And, while it's uncommon for adoption (ah hem: our adoption) not to be on my brain, I have been giving it a bit more mental energy rather than emotional, lately. As an aside, I would like to say that while being female rocks most of the time, there are the infinite moments each day when I wish I didn't have the "spaghetti" brain but rather the "blocks" brain. To compartmentalize and focus on but one or two things at a time would be bliss. But no, I'm stuck with synapses that are constantly firing on what seems like all cylinders - and all at once. Always. It must look like the Canada Day fireworks at Kits Beach or something.

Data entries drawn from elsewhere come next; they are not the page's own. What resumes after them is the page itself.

From an optimization exercise on the open Yosys and OpenROAD flow, aimed at small area; shortcuts taken in it are not production practice.
Only simulation tests tie the RTL to the original design; equivalence was not proved.
In every run shown here, the design's own scripts or RTL, not TritonCTS, make the clock network.
The flow treats the clock pin as an ideal source. Dropping or thinning the clock tree relies on that and would not hold on a real chip.
Power figures rest on the tool's default switching activity, not on a simulated workload.

==> flow/design.v <==
module timebase(input clk, input rst, output divclk, output divclk2, output divclk3,
                output rise1, output rise2, output rise3);
    reg [5:0] c;
    reg [1:0] m4;
    reg [2:0] m7;
    reg [2:0] m5;
    wire e = (c[4:0] == 5'b10001);
    wire fb = ~(c[5] ^ c[4]) ^ e;
    always @(posedge clk) begin
        if (rst) begin
            c <= 6'b110001;
            m4 <= 2'd0;
            m7 <= 3'b111;
            m5 <= 3'b000;
        end else begin
            c <= {c[4:0], fb};
            if (e) begin
                m4 <= m4 + 2'd1;
                m7 <= {m7[1:0], m7[2] ^ m7[1]};
                if (m4 == 2'd3) m5 <= {m5[1:0], !(m5[2] | m5[1])};
            end
        end
    end
    wire m7z = m7[2] & m7[1] & m7[0];                
    wire m7h = (m7[0] & !m7[1]) | (m7[1] & m7[2]);   
    wire m5z = !m5[2] & !m5[0];                       
    wire m5o = m5[0] & !m5[1];                        
    wire m5t = m5[1] & m5[0];                         
    assign divclk3 = m4[1] ^ m4[0];
    assign rise3 = e && (m4 == 2'd0);
    assign divclk = !(m4[0] ^ m7h);
    assign rise1 = e && m7z && !m4[0];
    assign divclk2 = m5z ? (m4 != 2'd0) : m5o ? 1'b1 : m5t ? (m4 != 2'd3) : 1'b0;
    assign rise2 = e && m5z && (m4 == 2'd0);
endmodule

Progressing and digesting our current state of affairs mentally, coupled with the meltdown - which I think I should clarify: was initiated by absolutely nothing - but thank you for your heartfelt emails...I seriously have the kindest most genuinely caring and prayerful friends near and far - has brought about some interesting (very logical) conclusions. The singleton trends report which was sent to waiting families a couple of weeks ago likely also impacted my train of thought.
When we started our journey in, say it with me: March 2008, the Ethiopia program was new-ish. It was quick. It was relatively straight forward. It was what a Mama-in-waiting could hope for. Short waits. Young babes. (Relatively) healthy. Smooth process. No big red flags. Growing support groups. Ethiopian (adoptive) communities popping up all over the map. Successful by most definitions thus far. No, not perfect - successful nonetheless.
Fast forward through many months of waiting, followed by one gut-wrenching bankruptcy, continue along through a seemingly lengthy (though not really) restructuring process, followed by several referrals and then all sorts of "stuff" hitting the fan.
And while from one month to the next, it seems that if it's not one problem it's another...
- regional bans
- a contracted orphanage not referring children but being supported hugely financially
- federal courts requiring a court appearance by APs, therefore imposing a second trip policy
- immigration scrutiny and investigations
- more referral slowdowns
(Yes, I feel the et cetera deserves a bullet all on it's own.)
...I am coming to realize something that perhaps most if not at least many of you have already come to realize that in it's most pure and raw form
This. Is. International. Adoption.
"It's not for the faint of heart"
"It's a tough journey"
"There are neither certainties nor guarantees...and there are so many unknowns"
"You never know how long it could take"
"Expect the unexpected"
If I had a nickel for every time I'd been fed one of the above lines...well, I'd likely have enough for at least two court trip return flights.
I digress. Again.
I am realizing - and it's an ongoing, day-to-day, often uphill journey and battle - that this is now the Ethiopia program. It is as 100% "international adoption" as it gets. Some struggles are harder, some easier but this is what "not being faint of heart" looks like from one moment to the next. Painful yet worth it. Heart-wrenchingly uncontrollable though life-changingly sweet.
This is the journey into which we are now needing to morph our current paradigms. Like it or not, the reality is that we're in the land of true international adoption, where the only certainty is uncertainty and the only constant is likely to be change.
And to stick it out, to make it to the goal, to complete our family, and realize the wait will be worth it a million times over, we - I - need to accept the reality of the Ethiopia program and all that it now entails. Not in our time but in the right time. And, we will make it.
We will hold our child and she will be ours.
And grasping all this, digesting it mentally instead of having it continue to gurgle in the pit of emotion, somehow makes it slightly less painful a pill to swallow from one day to the next.
I am certain though that before that reality of holding her is upon us, there will be more ups and certainly more downs...and I guess at the end of the day, I need to realize those are the realities of what will make this journey so very sweet.